Published May 5, 2020
Laura Marris never imagined the approaching relevance of Albert Camus’ “The Plague” when she began working on a new translation of the novel last September for the Knopf Doubleday Publishing Group.
But for Marris, an adjunct instructor in the Department of English, her work translating Camus’ allegorical tale set in a town ravaged by illness is now a project that continues in the inescapable reality of the current COVID-19 pandemic, a coincidence drawing both bold and lightly shaded parallel lines of art apparently manifest in life.
The project began simply.
Knopf contacted Marris last summer, based on her previous work translating French literature, to ask if she would audition for the job by translating the novel’s first 20 pages. Having secured the position, she began working a few months later on what will be the first version of the French literary classic for an American audience since Knopf published Stuart Gilbert’s translation in 1948.
Marris’ role has become obviously more nuanced since then. She’s started her second English draft, which could still be revised another two or three times. A firm publication date hasn’t been set, but what’s certain is that American readers for the first time in two generations will have access to an English language update of “The Plague.”
That kind of opportunity for a translator is an important responsibility, which she acknowledges along with her lifelong appreciation for Camus’ work and the pleasure that comes from trying to do justice in English to his original French sentences.
“For me there are moments when Camus’ prose is so full and spare, written with such restraint, that I feel like I’m putting on my lyric poetry cap and really trying to capture the lean beauty of those lines,” says Marris, who has published original poetry and prose, and earned her MFA in poetry from Boston University.
Restraint is a quality Marris mentions often discussing Camus’ style, and it’s a characteristic she tries to artfully maintain in her translation, lingering over language and applying the writer’s observation to the careful watching of words.
Henry James’ quote that “a writer is someone on whom nothing is lost” is a description that might more accurately describe the work of a translator.
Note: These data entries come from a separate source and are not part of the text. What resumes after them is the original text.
--- config.mk ---
export PLATFORM = sky130hd
export DESIGN_NAME = utf8_string_validator_core
export DESIGN_NICKNAME = d
export VERILOG_FILES = /design/src/rtl/u8v_pkg.sv /design/src/rtl/u8v_front.sv /design/src/rtl/u8v_queue.sv /design/src/rtl/u8v_back.sv /design/src/rtl/utf8_string_validator_core.sv
export SDC_FILE = /design/constraint.sdc
export NUM_CORES = 1
export LEC_CHECK = 0
export BUFFER_PORTS_ARGS = -buffer_cell sky130_fd_sc_hd__buf_2
export CAP_MARGIN = 20
export CORE_UTILIZATION = 31
export CTS_CLUSTER_DIAMETER = 30
export CTS_CLUSTER_SIZE = 16
export DETAILED_ROUTE_END_ITERATION = 10
export GPL_TIMING_DRIVEN = 0
export HOLD_SLACK_MARGIN = 0.12
export SLEW_MARGIN = 20
export SYNTH_ARGS = -nofsm -noshare
export SYNTH_HDL_FRONTEND = slang
export SYNTH_SLANG_ARGS = --single-unit
--- constraint.sdc ---
create_clock -name clock -period 3.4 [get_ports clock]
set_clock_uncertainty 0.1 [all_clocks]
set_input_delay 0 -clock clock [delete_from_list [all_inputs] [get_ports clock]]
set_output_delay 0 -clock clock [all_outputs]
set_load 0.01 [all_outputs]
--- src/rtl/u8v_pkg.sv ---
// ----------------------------------------------------------------------------
// u8v_pkg
// Shared types and constants of the UTF-8 string validator.
// ----------------------------------------------------------------------------
package u8v_pkg;

   // Byte classes.
   localparam logic [7:0] BYTE_NUL       = 8'h00;
   localparam logic [7:0] BYTE_ASCII_MAX = 8'h7f;
   localparam logic [7:0] LEAD2_MIN      = 8'hc2;
   localparam logic [7:0] LEAD2_MAX      = 8'hdf;
   localparam logic [7:0] LEAD3_MIN      = 8'he0;
   localparam logic [7:0] LEAD3_MAX      = 8'hef;
   localparam logic [7:0] LEAD4_MIN      = 8'hf0;
   localparam logic [7:0] LEAD4_MAX      = 8'hf4;
   localparam logic [7:0] CONT_MASK      = 8'hc0;
   localparam logic [7:0] CONT_MARK      = 8'h80;

   // Code point limits.
   localparam int unsigned CP_WIDTH = 21;
   localparam logic [CP_WIDTH-1:0] CP_MIN_LEN1  = 21'h000080;
   localparam logic [CP_WIDTH-1:0] CP_MIN_LEN2  = 21'h000800;
   localparam logic [CP_WIDTH-1:0] CP_MIN_LEN3  = 21'h010000;
   localparam logic [CP_WIDTH-1:0] CP_SURR_LO   = 21'h00d800;
   localparam logic [CP_WIDTH-1:0] CP_SURR_HI   = 21'h00dfff;
   localparam logic [CP_WIDTH-1:0] CP_MAX       = 21'h10ffff;

   // Number of continuation bytes a lead opens.
   localparam logic [1:0] LEN_NONE = 2'd0;
   localparam logic [1:0] LEN_ONE  = 2'd1;
   localparam logic [1:0] LEN_TWO  = 2'd2;
   localparam logic [1:0] LEN_THREE = 2'd3;

   // Default depth of the queue between front and back.
   localparam int unsigned QUEUE_DEPTH_DEFAULT = 4;

   // A classified beat: both readings of the byte, as lead and as continuation.
   typedef struct packed {
      logic       last;
      logic       present;
      logic       is_nul;
      logic       lead_bad;
      logic [1:0] lead_len;
      logic [4:0] lead_bits;
      logic       cont_ok;
      logic [5:0] cont_bits;
   } item_type;

endpackage

--- src/rtl/u8v_front.sv ---
// ----------------------------------------------------------------------------
// u8v_front
// Accepts input beats and registers their byte classification.
// ----------------------------------------------------------------------------
module u8v_front (
   input  logic              clock,
   input  logic              reset,
   input  logic              req_valid,
   output logic              req_ready,
   input  logic [7:0]        req_byte_value,
   input  logic              req_byte_present,
   input  logic              req_last_byte,
   output logic              out_valid,
   input  logic              out_ready,
   output u8v_pkg::item_type out_item
);
   import u8v_pkg::*;

   logic     valid_ff;
   logic     valid_in;
   item_type item_ff;
   item_type item_in;

   // Classify the byte both as a lead and as a continuation.
   always_comb begin
      item_in           = '0;
      item_in.last      = req_last_byte;
      item_in.present   = req_byte_present;
      item_in.is_nul    = (req_byte_value == BYTE_NUL);
      item_in.cont_ok   = ((req_byte_value & CONT_MASK) == CONT_MARK);
      item_in.cont_bits = req_byte_value[5:0];
      item_in.lead_len  = LEN_NONE;
      item_in.lead_bad  = 1'b0;
      item_in.lead_bits = 5'd0;
      if (req_byte_value <= BYTE_ASCII_MAX) begin
         item_in.lead_len = LEN_NONE;
      end else if (req_byte_value >= LEAD2_MIN && req_byte_value <= LEAD2_MAX) begin
         item_in.lead_len  = LEN_ONE;
         item_in.lead_bits = req_byte_value[4:0];
      end else if (req_byte_value >= LEAD3_MIN && req_byte_value <= LEAD3_MAX) begin
         item_in.lead_len  = LEN_TWO;
         item_in.lead_bits = {1'b0, req_byte_value[3:0]};
      end else if (req_byte_value >= LEAD4_MIN && req_byte_value <= LEAD4_MAX) begin
         item_in.lead_len  = LEN_THREE;
         item_in.lead_bits = {2'b00, req_byte_value[2:0]};
      end else begin
         item_in.lead_bad = 1'b1;
      end
   end

   // The stage takes a new beat whenever its current one moves on.
   assign req_ready = !valid_ff || out_ready;
   assign valid_in  = (req_valid && req_ready) || (valid_ff && !out_ready);

   always_ff @(posedge clock) begin
      if (reset) begin
         valid_ff <= 1'b0;
      end else begin
         valid_ff <= valid_in;
      end
   end

   always_ff @(posedge clock) begin
      if (req_valid && req_ready) begin
         item_ff <= item_in;
      end
   end

   assign out_valid = valid_ff;
   assign out_item  = item_ff;

endmodule

--- src/rtl/u8v_queue.sv ---
// ----------------------------------------------------------------------------
// u8v_queue
// Small FIFO of classified beats between the front and the back.
// ----------------------------------------------------------------------------
module u8v_queue #(
   parameter int unsigned Depth = u8v_pkg::QUEUE_DEPTH_DEFAULT
) (
   input  logic              clock,
   input  logic              reset,
   input  logic              push_valid,
   output logic              push_ready,
   input  u8v_pkg::item_type push_item,
   output logic              pop_valid,
   input  logic              pop_ready,
   output u8v_pkg::item_type pop_item
);
   import u8v_pkg::*;

   localparam int unsigned PtrWidth   = $clog2(Depth);
   localparam int unsigned CountWidth = $clog2(Depth + 1);
   localparam logic [PtrWidth-1:0]   PtrLast   = PtrWidth'(Depth - 1);
   localparam logic [CountWidth-1:0] CountFull = CountWidth'(Depth);

   item_type               entry_ff [Depth];
   logic [PtrWidth-1:0]    wr_ptr_ff;
   logic [PtrWidth-1:0]    wr_ptr_in;
   logic [PtrWidth-1:0]    rd_ptr_ff;
   logic [PtrWidth-1:0]    rd_ptr_in;
   logic [CountWidth-1:0]  count_ff;
   logic [CountWidth-1:0]  count_in;
   logic                   push;
   logic                   pop;

   assign push_ready = (count_ff != CountFull);
   assign pop_valid  = (count_ff != '0);
   assign push       = push_valid && push_ready;
   assign pop        = pop_valid && pop_ready;
   assign pop_item   = entry_ff[rd_ptr_ff];

   // Pointer and fill count update.
   always_comb begin
      wr_ptr_in = wr_ptr_ff;
      rd_ptr_in = rd_ptr_ff;
      count_in  = count_ff;
      if (push) begin
         wr_ptr_in = (wr_ptr_ff == PtrLast) ? '0 : wr_ptr_ff + 1'b1;
      end
      if (pop) begin
         rd_ptr_in = (rd_ptr_ff == PtrLast) ? '0 : rd_ptr_ff + 1'b1;
      end
      if (push && !pop) begin
         count_in = count_ff + 1'b1;
      end else if (pop && !push) begin
         count_in = count_ff - 1'b1;
      end
   end

   always_ff @(posedge clock) begin
      if (reset) begin
         wr_ptr_ff <= '0;
         rd_ptr_ff <= '0;
         count_ff  <= '0;
      end else begin
         wr_ptr_ff <= wr_ptr_in;
         rd_ptr_ff <= rd_ptr_in;
         count_ff  <= count_in;
      end
   end

   // Entry storage.
   always_ff @(posedge clock) begin
      if (push) begin
         entry_ff[wr_ptr_ff] <= push_item;
      end
   end

endmodule

--- src/rtl/u8v_back.sv ---
// ----------------------------------------------------------------------------
// u8v_back
// Runs the UTF-8 sequence state and holds the per-string result.
// ----------------------------------------------------------------------------
module u8v_back (
   input  logic              clock,
   input  logic              reset,
   input  logic              in_valid,
   output logic              in_ready,
   input  u8v_pkg::item_type in_item,
   output logic              rsp_valid,
   input  logic              rsp_ready,
   output logic              rsp_string_valid
);
   import u8v_pkg::*;

   logic [1:0]          cont_left_ff;
   logic [1:0]          cont_left_in;
   logic [1:0]          seq_len_ff;
   logic [1:0]          seq_len_in;
   logic [CP_WIDTH-1:0] code_acc_ff;
   logic [CP_WIDTH-1:0] code_acc_in;
   logic                error_ff;
   logic                error_in;
   logic                rsp_valid_ff;
   logic                rsp_valid_in;
   logic                result_ff;
   logic                result_in;
   logic                take;
   logic                out_free;

   // Non-last beats always move; a last beat needs a free output register.
   assign out_free = !rsp_valid_ff || rsp_ready;
   assign in_ready = !in_item.last || out_free;
   assign take     = in_valid && in_ready;

   // Sequence state update for one beat.
   always_comb begin
      cont_left_in = cont_left_ff;
      seq_len_in   = seq_len_ff;
      code_acc_in  = code_acc_ff;
      error_in     = error_ff;
      if (in_item.present) begin
         if (in_item.is_nul) begin
            error_in = 1'b1;
         end
         if (cont_left_ff == LEN_NONE) begin
            if (in_item.lead_bad) begin
               error_in = 1'b1;
            end else if (in_item.lead_len != LEN_NONE) begin
               code_acc_in  = {{(CP_WIDTH - 5){1'b0}}, in_item.lead_bits};
               seq_len_in   = in_item.lead_len;
               cont_left_in = in_item.lead_len;
            end
         end else begin
            if (!in_item.cont_ok) begin
               error_in = 1'b1;
            end
            code_acc_in  = {code_acc_ff[CP_WIDTH-7:0], in_item.cont_bits};
            cont_left_in = cont_left_ff - 2'd1;
            // Sequence complete: reject overlong, surrogate and out of range.
            if (cont_left_in == LEN_NONE) begin
               if ((seq_len_ff == LEN_ONE && code_acc_in < CP_MIN_LEN1) ||
                   (seq_len_ff == LEN_TWO && code_acc_in < CP_MIN_LEN2) ||
                   (seq_len_ff == LEN_THREE && code_acc_in < CP_MIN_LEN3) ||
                   (code_acc_in >= CP_SURR_LO && code_acc_in <= CP_SURR_HI) ||
                   (code_acc_in > CP_MAX)) begin
                  error_in = 1'b1;
               end
            end
         end
      end
      result_in = in_item.present && !error_in && (cont_left_in == LEN_NONE);
   end

   // State registers; the string state clears on its last beat.
   always_ff @(posedge clock) begin
      if (reset) begin
         cont_left_ff <= LEN_NONE;
         seq_len_ff   <= LEN_NONE;
         code_acc_ff  <= '0;
         error_ff     <= 1'b0;
      end else if (take) begin
         if (in_item.last) begin
            cont_left_ff <= LEN_NONE;
            seq_len_ff   <= LEN_NONE;
            code_acc_ff  <= '0;
            error_ff     <= 1'b0;
         end else begin
            cont_left_ff <= cont_left_in;
            seq_len_ff   <= seq_len_in;
            code_acc_ff  <= code_acc_in;
            error_ff     <= error_in;
         end
      end
   end

   // Output register.
   assign rsp_valid_in = (take && in_item.last) || (rsp_valid_ff && !rsp_ready);

   always_ff @(posedge clock) begin
      if (reset) begin
         rsp_valid_ff <= 1'b0;
      end else begin
         rsp_valid_ff <= rsp_valid_in;
      end
   end

   always_ff @(posedge clock) begin
      if (take && in_item.last) begin
         result_ff <= result_in;
      end
   end

   assign rsp_valid        = rsp_valid_ff;
   assign rsp_string_valid = result_ff;

endmodule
“There are places Gilbert gets so caught up in the feeling of the novel that what he gives seems to be his experience of reading it,” says Marris. “So where Camus will write something simple, like, ‘They returned to work,’ Gilbert might translate that as ‘They put their shoulders to the wheel.’ The novel is heroic on its own, so it’s unnecessary to create that heroic feeling if it wasn’t originally there on the page.”
Gilbert’s translation is an obvious foil for Marris to work against and keep in the back of her mind, but she also considers the context in which he worked, and the environment in which she now finds herself.
“When Gilbert worked on his translation, the post-World War II context was deeply embedded in his mind with the idea that the novel is an allegory for the French resistance to Nazi occupation,” she says. “For me, there is an opportunity to restore some of the other things that were at stake for Camus. He was somebody with tuberculosis, so for him illness was not just a metaphor. He had something personal at stake.”
Marris says she’s looking at the world while translating the novel, wondering what Camus would say about what’s happening today.
Some insight might come from a speech Camus gave in 1946 at Columbia University, which she encourages people to watch, about the value of returning to a human scale.
“He gives a moving argument for the value of creating communities and having a shared immunity to the forces of totalitarianism, fascism, oppression, all those forces which on a large scale want to suppress individual communities and create some kind of terrifying cultural homogeny,” says Marris.
“I think that the humanities and literature especially can help us return to that experience of human scale and connect us through a shared readership that helps us have a voice like Camus’ voice that watches out for the most vulnerable sectors of our society.
“I hope that through this translation, Camus will become one of the voices that advocates for a more humane world when we emerge from this.”